According to Radio New Zealand the former Suva Grammar School student is excited and ready for the test match.

Having followed in the footsteps of Fijian rugby legend Rupeni Caucaunibuca with Northland, the soon-to-be 23 year old now find himself poised to play alongside another Flying Fijians legend.

“We never know when is the next time we’ll ever play alongside these great names and the likes of Nemani Nadolo, who came back from his short retirement from international rugby, and Leone Nakarawa who plays in the same role as me.

“This is an opportunity where I would go and learn off them and continue to learn and continue to be students of the game and learn as much as I can in this tour. I always tell myself to be like a sponge that just soaks up water of knowledge out of all these experienced players.



“To be honest I wasn’t really looking further than (playing for Northland in) the Mitre 10. I’m a person who takes one game at a time, one season at a time,” he said.

“I like to narrow my focus because that’s how I give my 100 percent in whatever I do.

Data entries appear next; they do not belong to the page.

`config.mk`:
```
export PLATFORM = sky130hd
export DESIGN_NAME = wb_arbiter2
export DESIGN_NICKNAME = d
export VERILOG_FILES = /design/src/rtl/wb_arbiter2.sv
export SDC_FILE = /design/constraint.sdc
export NUM_CORES = 1
export LEC_CHECK = 0
export ABC_CLOCK_PERIOD_IN_PS = 2100
export BUFFER_PORTS_ARGS = -buffer_cell sky130_fd_sc_hd__buf_2
export CAP_MARGIN = 20
export CELL_PAD_IN_SITES_DETAIL_PLACEMENT = 1
export CELL_PAD_IN_SITES_GLOBAL_PLACEMENT = 1
export CORE_AREA = 2 2 121 123
export DETAILED_ROUTE_END_ITERATION = 8
export DIE_AREA = 0 0 123 125
export GPL_TIMING_DRIVEN = 0
export MAX_ROUTING_LAYER = met4
export PLACE_DENSITY_LB_ADDON = 0.1
export SLEW_MARGIN = 15
export SYNTH_ARGS = -nofsm -noshare
export SYNTH_HDL_FRONTEND = slang
export SYNTH_SLANG_ARGS = --single-unit
```
`constraint.sdc`:
```
create_clock -name i_clk -period 2.1 [get_ports i_clk]
set_clock_uncertainty 0.05 [all_clocks]
set_input_delay 0.21 -clock i_clk [delete_from_list [all_inputs] [get_ports i_clk]]
set_output_delay 0.21 -clock i_clk [all_outputs]
set_load 0.02 [all_outputs]
```
File: config.mk
export PLATFORM = sky130hd
export DESIGN_NAME = mc_controller
export DESIGN_NICKNAME = d
export VERILOG_FILES = /design/src/rtl/mc_pkg.sv /design/src/rtl/mc_controller_alu_decoder.sv /design/src/rtl/mc_controller.sv
export SDC_FILE = /design/constraint.sdc
export NUM_CORES = 1
export LEC_CHECK = 0
export CORE_UTILIZATION = 36
export DETAILED_ROUTE_END_ITERATION = 8
export PLACE_DENSITY = 0.75
export SLEW_MARGIN = 20
export SYNTH_ARGS = -nofsm -noshare
export SYNTH_HDL_FRONTEND = slang
export SYNTH_SLANG_ARGS = --single-unit
File: constraint.sdc
create_clock -name clk -period 2.3 [get_ports clk]
set_input_delay 0.46 -clock clk [delete_from_list [all_inputs] [get_ports clk]]
set_output_delay 0.46 -clock clk [all_outputs]
set_load 0.03 [all_outputs]
==> src/rtl/ltp_input_conditioner.sv <==
// Debounces the L/T/P sensor levels for the G/Y/D/C/R decode stage and reports
// change and stability status.
module ltp_input_conditioner
   import ltp_pkg::*;
#(
   parameter int unsigned DEBOUNCE_CYCLES = DEFAULT_DEBOUNCE
) (
   input  logic              CLK,
   input  logic              RST_N,
   input  logic              L_RAW,
   input  logic              T_RAW,
   input  logic              P_RAW,
   input  logic              EN,
   output logic              L,
   output logic              T,
   output logic              P,
   output logic [CODE_W-1:0] CODE,
   output logic              CHG,
   output logic              STABLE
);

   logic [CODE_W-1:0] raw_vec;
   logic [CODE_W-1:0] out_vec;
   logic [CODE_W-1:0] toggle_vec;
   logic [CODE_W-1:0] busy_vec;
   logic              stable_q, stable_d;

   assign raw_vec[L_IDX] = L_RAW;
   assign raw_vec[T_IDX] = T_RAW;
   assign raw_vec[P_IDX] = P_RAW;

   for (genvar i = 0; i < CODE_W; i++) begin : g_bit
      debounce_bit #(
         .DEBOUNCE_CYCLES(DEBOUNCE_CYCLES)
      ) u_debounce_bit (
         .CLK   (CLK),
         .RST_N (RST_N),
         .EN    (EN),
         .RAW   (raw_vec[i]),
         .OUT   (out_vec[i]),
         .TOGGLE(toggle_vec[i]),
         .BUSY  (busy_vec[i])
      );
   end

   always_comb begin
      stable_d = ~|busy_vec;
   end

   // Reset leaves every input settled, so STABLE comes out of reset high.
   always_ff @(posedge CLK) begin
      if (!RST_N) begin
         stable_q <= 1'b1;
      end else begin
         stable_q <= stable_d;
      end
   end

   assign L      = out_vec[L_IDX];
   assign T      = out_vec[T_IDX];
   assign P      = out_vec[P_IDX];
   assign CODE   = out_vec;
   assign CHG    = |toggle_vec;
   assign STABLE = stable_q;

endmodule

I honestly thought because of the COVID restrictions to travel and stuff, the eight nations Flying Fijians team would have been made out of just Fijian players in Europe.”

But Cotter had other ideas and Mayanavanua received the good news before Northland’s opening Mitre 10 Cup clash against Manawatu last month.

Mayanavanua made the move to New Zealand in 2018 on the advice of his uncle, Olympic gold medal winning Fijian sevens captain Osea Kolinisau, after turning down a lucrative contract in France.

“I grew up and I was raised in his house and him and his older brother were the ones that advised me: ‘If you want to really chase to become a great player you’ve got to go to these countries…New Zealand, Australia’, he said.

“A lot of people said that I made the wrong decision by turning down contracts from France at that young age, because I got an opportunity to earn good money at an early age but for me it was all about developing and, for me,

“I honestly thought that I wasn’t ready yet to chase that money.”

Not long after he received a phone call in church from former Flying Fijians prop Graham Dewes, who was coaching the Waipu club in Northland and was in desperate need of a powerful presence in the second row.